┏━━

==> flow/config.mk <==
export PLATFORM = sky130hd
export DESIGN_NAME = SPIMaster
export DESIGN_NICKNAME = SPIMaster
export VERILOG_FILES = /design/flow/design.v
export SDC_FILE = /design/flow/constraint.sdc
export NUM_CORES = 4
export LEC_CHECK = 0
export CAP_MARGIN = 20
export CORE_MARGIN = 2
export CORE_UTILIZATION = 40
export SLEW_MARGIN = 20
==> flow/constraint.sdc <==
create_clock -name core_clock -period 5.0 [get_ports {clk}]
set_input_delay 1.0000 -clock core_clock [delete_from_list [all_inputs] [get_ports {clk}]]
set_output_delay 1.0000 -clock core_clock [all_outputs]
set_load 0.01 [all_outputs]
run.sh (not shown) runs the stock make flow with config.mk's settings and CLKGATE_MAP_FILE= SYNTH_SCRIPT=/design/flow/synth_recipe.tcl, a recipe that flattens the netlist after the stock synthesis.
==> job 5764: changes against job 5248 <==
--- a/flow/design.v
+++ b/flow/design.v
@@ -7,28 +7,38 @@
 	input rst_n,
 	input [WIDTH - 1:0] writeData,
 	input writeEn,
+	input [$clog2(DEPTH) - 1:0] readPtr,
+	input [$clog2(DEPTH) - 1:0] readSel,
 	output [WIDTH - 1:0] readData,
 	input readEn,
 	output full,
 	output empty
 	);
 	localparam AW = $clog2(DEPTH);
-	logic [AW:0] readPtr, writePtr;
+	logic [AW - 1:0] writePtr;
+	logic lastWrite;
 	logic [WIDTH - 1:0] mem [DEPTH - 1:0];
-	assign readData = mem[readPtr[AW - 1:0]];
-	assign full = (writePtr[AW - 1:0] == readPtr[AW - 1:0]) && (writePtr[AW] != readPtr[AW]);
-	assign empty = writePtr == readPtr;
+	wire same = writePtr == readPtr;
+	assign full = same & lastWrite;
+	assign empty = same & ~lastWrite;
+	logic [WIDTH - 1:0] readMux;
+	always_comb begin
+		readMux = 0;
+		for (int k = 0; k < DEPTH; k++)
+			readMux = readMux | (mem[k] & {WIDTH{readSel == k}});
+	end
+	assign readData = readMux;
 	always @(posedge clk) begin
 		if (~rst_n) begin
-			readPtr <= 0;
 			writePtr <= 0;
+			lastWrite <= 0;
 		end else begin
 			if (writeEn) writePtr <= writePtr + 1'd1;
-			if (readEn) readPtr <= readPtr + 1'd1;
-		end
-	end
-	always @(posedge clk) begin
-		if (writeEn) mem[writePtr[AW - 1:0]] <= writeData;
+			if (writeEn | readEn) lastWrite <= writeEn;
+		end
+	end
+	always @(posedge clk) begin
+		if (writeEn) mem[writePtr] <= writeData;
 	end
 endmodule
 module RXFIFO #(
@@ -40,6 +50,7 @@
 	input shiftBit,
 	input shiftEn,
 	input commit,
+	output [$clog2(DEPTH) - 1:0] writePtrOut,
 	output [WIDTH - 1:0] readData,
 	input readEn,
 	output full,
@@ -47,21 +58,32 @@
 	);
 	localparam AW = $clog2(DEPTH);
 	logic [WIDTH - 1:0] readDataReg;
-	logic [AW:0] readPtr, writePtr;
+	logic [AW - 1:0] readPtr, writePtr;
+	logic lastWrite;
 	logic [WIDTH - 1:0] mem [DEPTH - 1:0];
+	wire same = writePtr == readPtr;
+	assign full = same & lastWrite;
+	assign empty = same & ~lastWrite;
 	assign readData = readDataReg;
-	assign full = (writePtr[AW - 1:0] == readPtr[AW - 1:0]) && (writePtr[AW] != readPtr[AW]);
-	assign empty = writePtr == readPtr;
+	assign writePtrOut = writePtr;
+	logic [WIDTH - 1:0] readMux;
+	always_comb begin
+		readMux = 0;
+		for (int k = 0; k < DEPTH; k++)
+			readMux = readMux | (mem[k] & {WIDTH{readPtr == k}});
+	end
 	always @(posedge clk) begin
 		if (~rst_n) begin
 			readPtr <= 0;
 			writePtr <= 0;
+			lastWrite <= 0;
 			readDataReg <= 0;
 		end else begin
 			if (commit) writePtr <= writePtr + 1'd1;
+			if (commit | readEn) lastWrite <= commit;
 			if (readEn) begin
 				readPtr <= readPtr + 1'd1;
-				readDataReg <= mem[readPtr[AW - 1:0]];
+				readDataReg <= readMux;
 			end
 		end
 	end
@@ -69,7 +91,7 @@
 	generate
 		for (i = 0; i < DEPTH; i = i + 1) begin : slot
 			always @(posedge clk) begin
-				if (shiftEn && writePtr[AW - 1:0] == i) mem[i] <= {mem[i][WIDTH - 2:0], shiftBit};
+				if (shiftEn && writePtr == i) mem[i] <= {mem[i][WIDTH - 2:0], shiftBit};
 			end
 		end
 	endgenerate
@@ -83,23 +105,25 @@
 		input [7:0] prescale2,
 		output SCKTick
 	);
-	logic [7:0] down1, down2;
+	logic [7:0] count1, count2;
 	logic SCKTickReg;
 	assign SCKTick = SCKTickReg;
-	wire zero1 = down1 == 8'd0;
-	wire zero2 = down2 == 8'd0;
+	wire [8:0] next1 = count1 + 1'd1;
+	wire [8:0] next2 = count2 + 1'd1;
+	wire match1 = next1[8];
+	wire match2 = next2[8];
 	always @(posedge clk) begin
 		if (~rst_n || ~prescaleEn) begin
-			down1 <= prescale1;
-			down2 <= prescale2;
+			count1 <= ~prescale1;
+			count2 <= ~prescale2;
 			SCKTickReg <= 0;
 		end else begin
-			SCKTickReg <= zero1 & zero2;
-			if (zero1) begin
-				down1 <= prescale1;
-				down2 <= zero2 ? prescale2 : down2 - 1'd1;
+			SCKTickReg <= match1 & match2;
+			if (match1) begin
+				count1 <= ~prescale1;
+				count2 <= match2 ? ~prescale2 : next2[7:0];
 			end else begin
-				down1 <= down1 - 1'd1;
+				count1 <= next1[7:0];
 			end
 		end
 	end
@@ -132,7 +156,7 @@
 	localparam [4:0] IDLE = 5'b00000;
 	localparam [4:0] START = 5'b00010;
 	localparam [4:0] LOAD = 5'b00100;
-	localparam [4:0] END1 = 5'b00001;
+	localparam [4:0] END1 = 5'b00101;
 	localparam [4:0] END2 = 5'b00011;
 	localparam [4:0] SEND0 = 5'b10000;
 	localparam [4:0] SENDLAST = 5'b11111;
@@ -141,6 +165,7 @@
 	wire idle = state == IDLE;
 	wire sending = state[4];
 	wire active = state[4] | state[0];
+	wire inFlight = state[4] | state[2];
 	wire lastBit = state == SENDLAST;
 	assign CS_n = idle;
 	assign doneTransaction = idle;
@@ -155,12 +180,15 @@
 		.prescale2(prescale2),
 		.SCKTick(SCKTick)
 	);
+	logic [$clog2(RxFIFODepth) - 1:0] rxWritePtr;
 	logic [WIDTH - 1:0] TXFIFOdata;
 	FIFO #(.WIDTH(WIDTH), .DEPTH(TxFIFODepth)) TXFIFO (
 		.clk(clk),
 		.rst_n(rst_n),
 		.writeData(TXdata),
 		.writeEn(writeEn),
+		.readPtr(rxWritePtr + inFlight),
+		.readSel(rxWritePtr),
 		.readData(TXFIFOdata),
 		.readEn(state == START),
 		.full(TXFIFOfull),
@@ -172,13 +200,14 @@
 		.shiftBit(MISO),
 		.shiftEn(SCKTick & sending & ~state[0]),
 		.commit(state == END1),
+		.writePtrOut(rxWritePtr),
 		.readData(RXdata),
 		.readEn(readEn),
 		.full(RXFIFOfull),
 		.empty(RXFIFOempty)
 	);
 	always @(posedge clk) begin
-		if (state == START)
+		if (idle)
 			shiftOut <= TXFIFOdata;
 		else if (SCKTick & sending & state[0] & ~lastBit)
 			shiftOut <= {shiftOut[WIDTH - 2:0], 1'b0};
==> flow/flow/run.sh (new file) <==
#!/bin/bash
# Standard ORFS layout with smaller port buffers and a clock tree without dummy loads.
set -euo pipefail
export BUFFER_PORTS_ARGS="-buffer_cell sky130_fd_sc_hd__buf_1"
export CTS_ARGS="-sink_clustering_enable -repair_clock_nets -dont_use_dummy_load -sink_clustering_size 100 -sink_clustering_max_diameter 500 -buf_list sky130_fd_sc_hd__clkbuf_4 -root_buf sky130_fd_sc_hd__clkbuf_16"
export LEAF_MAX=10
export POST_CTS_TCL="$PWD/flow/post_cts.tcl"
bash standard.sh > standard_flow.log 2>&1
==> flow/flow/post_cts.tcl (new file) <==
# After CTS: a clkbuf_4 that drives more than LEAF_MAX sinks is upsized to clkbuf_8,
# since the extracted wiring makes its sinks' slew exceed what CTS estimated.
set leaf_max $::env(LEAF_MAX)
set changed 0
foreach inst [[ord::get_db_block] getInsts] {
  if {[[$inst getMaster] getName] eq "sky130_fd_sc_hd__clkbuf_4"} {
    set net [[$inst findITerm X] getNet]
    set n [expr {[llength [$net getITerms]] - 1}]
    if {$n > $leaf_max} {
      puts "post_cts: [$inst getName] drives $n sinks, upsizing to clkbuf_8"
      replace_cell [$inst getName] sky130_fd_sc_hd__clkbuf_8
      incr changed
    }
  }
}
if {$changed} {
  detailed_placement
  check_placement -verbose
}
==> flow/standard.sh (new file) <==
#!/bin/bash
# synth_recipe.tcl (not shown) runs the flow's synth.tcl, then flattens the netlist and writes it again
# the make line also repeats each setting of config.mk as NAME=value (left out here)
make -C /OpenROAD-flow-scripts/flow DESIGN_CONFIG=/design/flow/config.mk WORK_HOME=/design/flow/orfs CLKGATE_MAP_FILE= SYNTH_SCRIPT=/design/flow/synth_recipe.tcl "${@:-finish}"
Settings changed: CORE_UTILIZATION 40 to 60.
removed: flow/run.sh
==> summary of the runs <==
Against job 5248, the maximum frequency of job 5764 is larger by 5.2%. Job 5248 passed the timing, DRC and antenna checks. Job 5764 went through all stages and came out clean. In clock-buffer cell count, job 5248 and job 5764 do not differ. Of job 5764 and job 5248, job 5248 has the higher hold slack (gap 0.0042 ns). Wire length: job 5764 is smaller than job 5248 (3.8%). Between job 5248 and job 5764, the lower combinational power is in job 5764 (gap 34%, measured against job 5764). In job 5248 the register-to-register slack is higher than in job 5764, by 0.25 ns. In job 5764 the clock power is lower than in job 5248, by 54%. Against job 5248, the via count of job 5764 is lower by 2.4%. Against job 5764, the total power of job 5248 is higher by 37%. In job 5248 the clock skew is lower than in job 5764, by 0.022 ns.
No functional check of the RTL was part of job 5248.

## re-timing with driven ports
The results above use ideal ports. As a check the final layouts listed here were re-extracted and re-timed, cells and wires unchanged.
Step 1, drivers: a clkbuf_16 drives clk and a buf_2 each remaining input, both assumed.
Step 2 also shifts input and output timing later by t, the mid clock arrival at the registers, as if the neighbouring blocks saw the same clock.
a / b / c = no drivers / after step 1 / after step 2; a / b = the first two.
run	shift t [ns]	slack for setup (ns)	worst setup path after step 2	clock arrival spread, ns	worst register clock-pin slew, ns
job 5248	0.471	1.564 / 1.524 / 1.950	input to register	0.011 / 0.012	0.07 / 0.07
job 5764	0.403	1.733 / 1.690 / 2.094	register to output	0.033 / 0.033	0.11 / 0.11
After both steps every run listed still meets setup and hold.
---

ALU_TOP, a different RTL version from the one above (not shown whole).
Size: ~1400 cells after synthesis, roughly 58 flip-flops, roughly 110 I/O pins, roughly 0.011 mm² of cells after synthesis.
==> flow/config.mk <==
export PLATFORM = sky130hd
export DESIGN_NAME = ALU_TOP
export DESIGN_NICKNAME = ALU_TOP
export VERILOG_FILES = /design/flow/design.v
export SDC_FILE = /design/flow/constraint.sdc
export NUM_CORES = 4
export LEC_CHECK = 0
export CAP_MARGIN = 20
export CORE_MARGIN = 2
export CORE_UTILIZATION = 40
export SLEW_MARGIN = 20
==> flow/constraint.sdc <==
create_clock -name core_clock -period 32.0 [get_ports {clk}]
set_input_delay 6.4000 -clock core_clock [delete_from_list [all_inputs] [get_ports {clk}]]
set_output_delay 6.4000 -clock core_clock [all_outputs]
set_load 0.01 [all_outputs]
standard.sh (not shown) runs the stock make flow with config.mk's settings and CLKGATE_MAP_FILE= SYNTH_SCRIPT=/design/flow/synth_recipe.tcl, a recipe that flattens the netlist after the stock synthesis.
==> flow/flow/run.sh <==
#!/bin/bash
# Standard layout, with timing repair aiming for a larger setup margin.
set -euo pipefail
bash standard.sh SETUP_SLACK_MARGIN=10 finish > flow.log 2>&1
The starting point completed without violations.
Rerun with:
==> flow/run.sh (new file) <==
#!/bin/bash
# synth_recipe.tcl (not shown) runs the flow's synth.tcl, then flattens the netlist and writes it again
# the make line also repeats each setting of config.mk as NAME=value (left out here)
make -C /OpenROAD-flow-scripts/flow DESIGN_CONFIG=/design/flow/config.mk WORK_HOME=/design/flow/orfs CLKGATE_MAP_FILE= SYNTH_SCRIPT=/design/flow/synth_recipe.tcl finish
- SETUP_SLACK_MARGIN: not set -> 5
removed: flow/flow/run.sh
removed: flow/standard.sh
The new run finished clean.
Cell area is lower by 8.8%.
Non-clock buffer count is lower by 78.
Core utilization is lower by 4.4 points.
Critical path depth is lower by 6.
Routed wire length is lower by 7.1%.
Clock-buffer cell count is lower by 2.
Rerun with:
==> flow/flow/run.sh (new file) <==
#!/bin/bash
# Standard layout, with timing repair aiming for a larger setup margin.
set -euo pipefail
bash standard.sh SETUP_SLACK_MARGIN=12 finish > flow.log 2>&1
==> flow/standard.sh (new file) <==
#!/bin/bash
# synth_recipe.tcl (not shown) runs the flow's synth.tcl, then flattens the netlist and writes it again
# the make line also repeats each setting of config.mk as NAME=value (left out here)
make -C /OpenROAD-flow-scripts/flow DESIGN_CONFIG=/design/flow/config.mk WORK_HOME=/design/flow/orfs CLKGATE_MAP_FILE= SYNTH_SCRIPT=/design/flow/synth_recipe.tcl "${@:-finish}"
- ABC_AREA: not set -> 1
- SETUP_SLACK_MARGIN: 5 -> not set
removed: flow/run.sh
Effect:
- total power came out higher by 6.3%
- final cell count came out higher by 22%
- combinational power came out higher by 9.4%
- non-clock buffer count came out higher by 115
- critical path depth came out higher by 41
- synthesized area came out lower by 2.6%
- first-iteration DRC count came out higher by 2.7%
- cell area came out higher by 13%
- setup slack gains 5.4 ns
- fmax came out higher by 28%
Context: an optimization exercise on an open-source flow, tuned for small area. The choices shown serve that exercise and are no tape-out recipe.
Function was checked by simulation only, so behaviour that the tests miss may differ from the original.
Power figures rest on the tool's default switching activity, not on a simulated workload.

Setup of alpha:
Design filter, start of the top module:
module filter (i_clk, i_rst_n, i_data, o_data);
	input i_clk, i_rst_n;
	input  signed [17:0] i_data;
	output reg signed [17:0] o_data;
	reg [3:0] cnt;           
	reg started;             
	reg [197:0] ring;        
	reg [9:0] lo;            
	reg [10:0] hi;            
	reg cy;                  
	reg z;                   
	wire ins = (cnt == 4'd15);
	wire keep = ~ins & started;
	wire [17:0] r10 = ring[197:180];
	wire [17:0] rd0 = ring[35:18];
	wire [17:0] rd1 = ring[107:90];
	wire [17:0] rd2 = ring[161:144];
	reg [2:0] sel_d;
	reg neg_d, sh_d;
	always @(*) begin
		sel_d = 3'd0; neg_d = 1'b0; sh_d = 1'b0;
		case (cnt)
			4'd15: begin sel_d[2] = 1'b1; end
			4'd0: begin sel_d[2] = 1'b1; end
			4'd1: begin sel_d[0] = 1'b1; neg_d = 1'b1; end
			4'd2: begin sel_d[2] = 1'b1; end
			4'd3: begin sel_d[0] = 1'b1; sh_d = 1'b1; end
			4'd4: begin sel_d[0] = 1'b1; end
			4'd5: begin sel_d[1] = 1'b1; neg_d = 1'b1; end
			4'd6: begin sel_d[0] = 1'b1; neg_d = 1'b1; sh_d = 1'b1; end
			4'd7: begin sel_d[2] = 1'b1; neg_d = 1'b1; sh_d = 1'b1; end
			4'd8: begin sel_d[1] = 1'b1; end
			4'd9: begin sel_d[2] = 1'b1; neg_d = 1'b1; end
			4'd10: begin sel_d[2] = 1'b1; end
			4'd11: begin sel_d[1] = 1'b1; neg_d = 1'b1; end
			4'd12: begin sel_d[2] = 1'b1; neg_d = 1'b1; end
			4'd13: begin sel_d[1] = 1'b1; sh_d = 1'b1; end
			default: ;
		endcase
	end
	wire [2:0] sel = sel_d;
	wire neg = neg_d;
	wire sh = sh_d;
	wire [17:0] word = ({18{sel[0]}} & rd0) | ({18{sel[1]}} & rd1) | ({18{sel[2]}} & rd2);
	wire [17:0] tw = word ^ {18{neg}};    
	wire ld = ins;
	wire hs = ~ins & sh;
	wire hp = ~ins & ~sh;
  ...
export LEC_CHECK = 0
export CAP_MARGIN = 20
export CORE_MARGIN = 2
export CORE_UTILIZATION = 40
export CTS_CLUSTER_DIAMETER = 60
export CTS_CLUSTER_SIZE = 30
export SLEW_MARGIN = 20
create_clock -name core_clock -period 6.0 [get_ports {i_clk}]
standard.sh (not shown) runs the stock make flow with config.mk's settings and CLKGATE_MAP_FILE= SYNTH_SCRIPT=/design/flow/synth_recipe.tcl, a recipe that flattens the netlist after the stock synthesis.
==> flow/flow/run.sh <==
#!/bin/bash
# Own layout flow: the standard flow (standard synthesis unchanged), with
#  - the smallest buffer (buf_1) on the ports instead of the default choice,
#  - clock tree of clkbuf_8 with sink clusters sized for this design, without dummy loads,
# The make output goes to standard.log in this folder; ORFS's own per-step
# logs are under orfs/logs.
set -euo pipefail
bash standard.sh \
  "BUFFER_PORTS_ARGS=-buffer_cell sky130_fd_sc_hd__buf_1" \
  "CTS_ARGS=-sink_clustering_enable -repair_clock_nets -dont_use_dummy_load -buf_list sky130_fd_sc_hd__clkbuf_8 -sink_clustering_size 20 -sink_clustering_max_diameter 60" \
  finish > standard.log 2>&1
alpha completed end to end with timing, DRC and antenna clean.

┗━━

**TRY IT:**
In the listing above, start at the line with "bash standard.sh > standard_flow.log 2>&1", go on through the line with "summary of the", and copy each of those lines exactly; leave out all the rest.

**ANSWER SPACE:**
bash standard.sh > standard_flow.log 2>&1
==> flow/flow/post_cts.tcl (new file) <==
# After CTS: a clkbuf_4 that drives more than LEAF_MAX sinks is upsized to clkbuf_8,
# since the extracted wiring makes its sinks' slew exceed what CTS estimated.
set leaf_max $::env(LEAF_MAX)
set changed 0
foreach inst [[ord::get_db_block] getInsts] {
  if {[[$inst getMaster] getName] eq "sky130_fd_sc_hd__clkbuf_4"} {
    set net [[$inst findITerm X] getNet]
    set n [expr {[llength [$net getITerms]] - 1}]
    if {$n > $leaf_max} {
      puts "post_cts: [$inst getName] drives $n sinks, upsizing to clkbuf_8"
      replace_cell [$inst getName] sky130_fd_sc_hd__clkbuf_8
      incr changed
    }
  }
}
if {$changed} {
  detailed_placement
  check_placement -verbose
}
==> flow/standard.sh (new file) <==
#!/bin/bash
# synth_recipe.tcl (not shown) runs the flow's synth.tcl, then flattens the netlist and writes it again
# the make line also repeats each setting of config.mk as NAME=value (left out here)
make -C /OpenROAD-flow-scripts/flow DESIGN_CONFIG=/design/flow/config.mk WORK_HOME=/design/flow/orfs CLKGATE_MAP_FILE= SYNTH_SCRIPT=/design/flow/synth_recipe.tcl "${@:-finish}"
Settings changed: CORE_UTILIZATION 40 to 60.
removed: flow/run.sh
==> summary of the runs <==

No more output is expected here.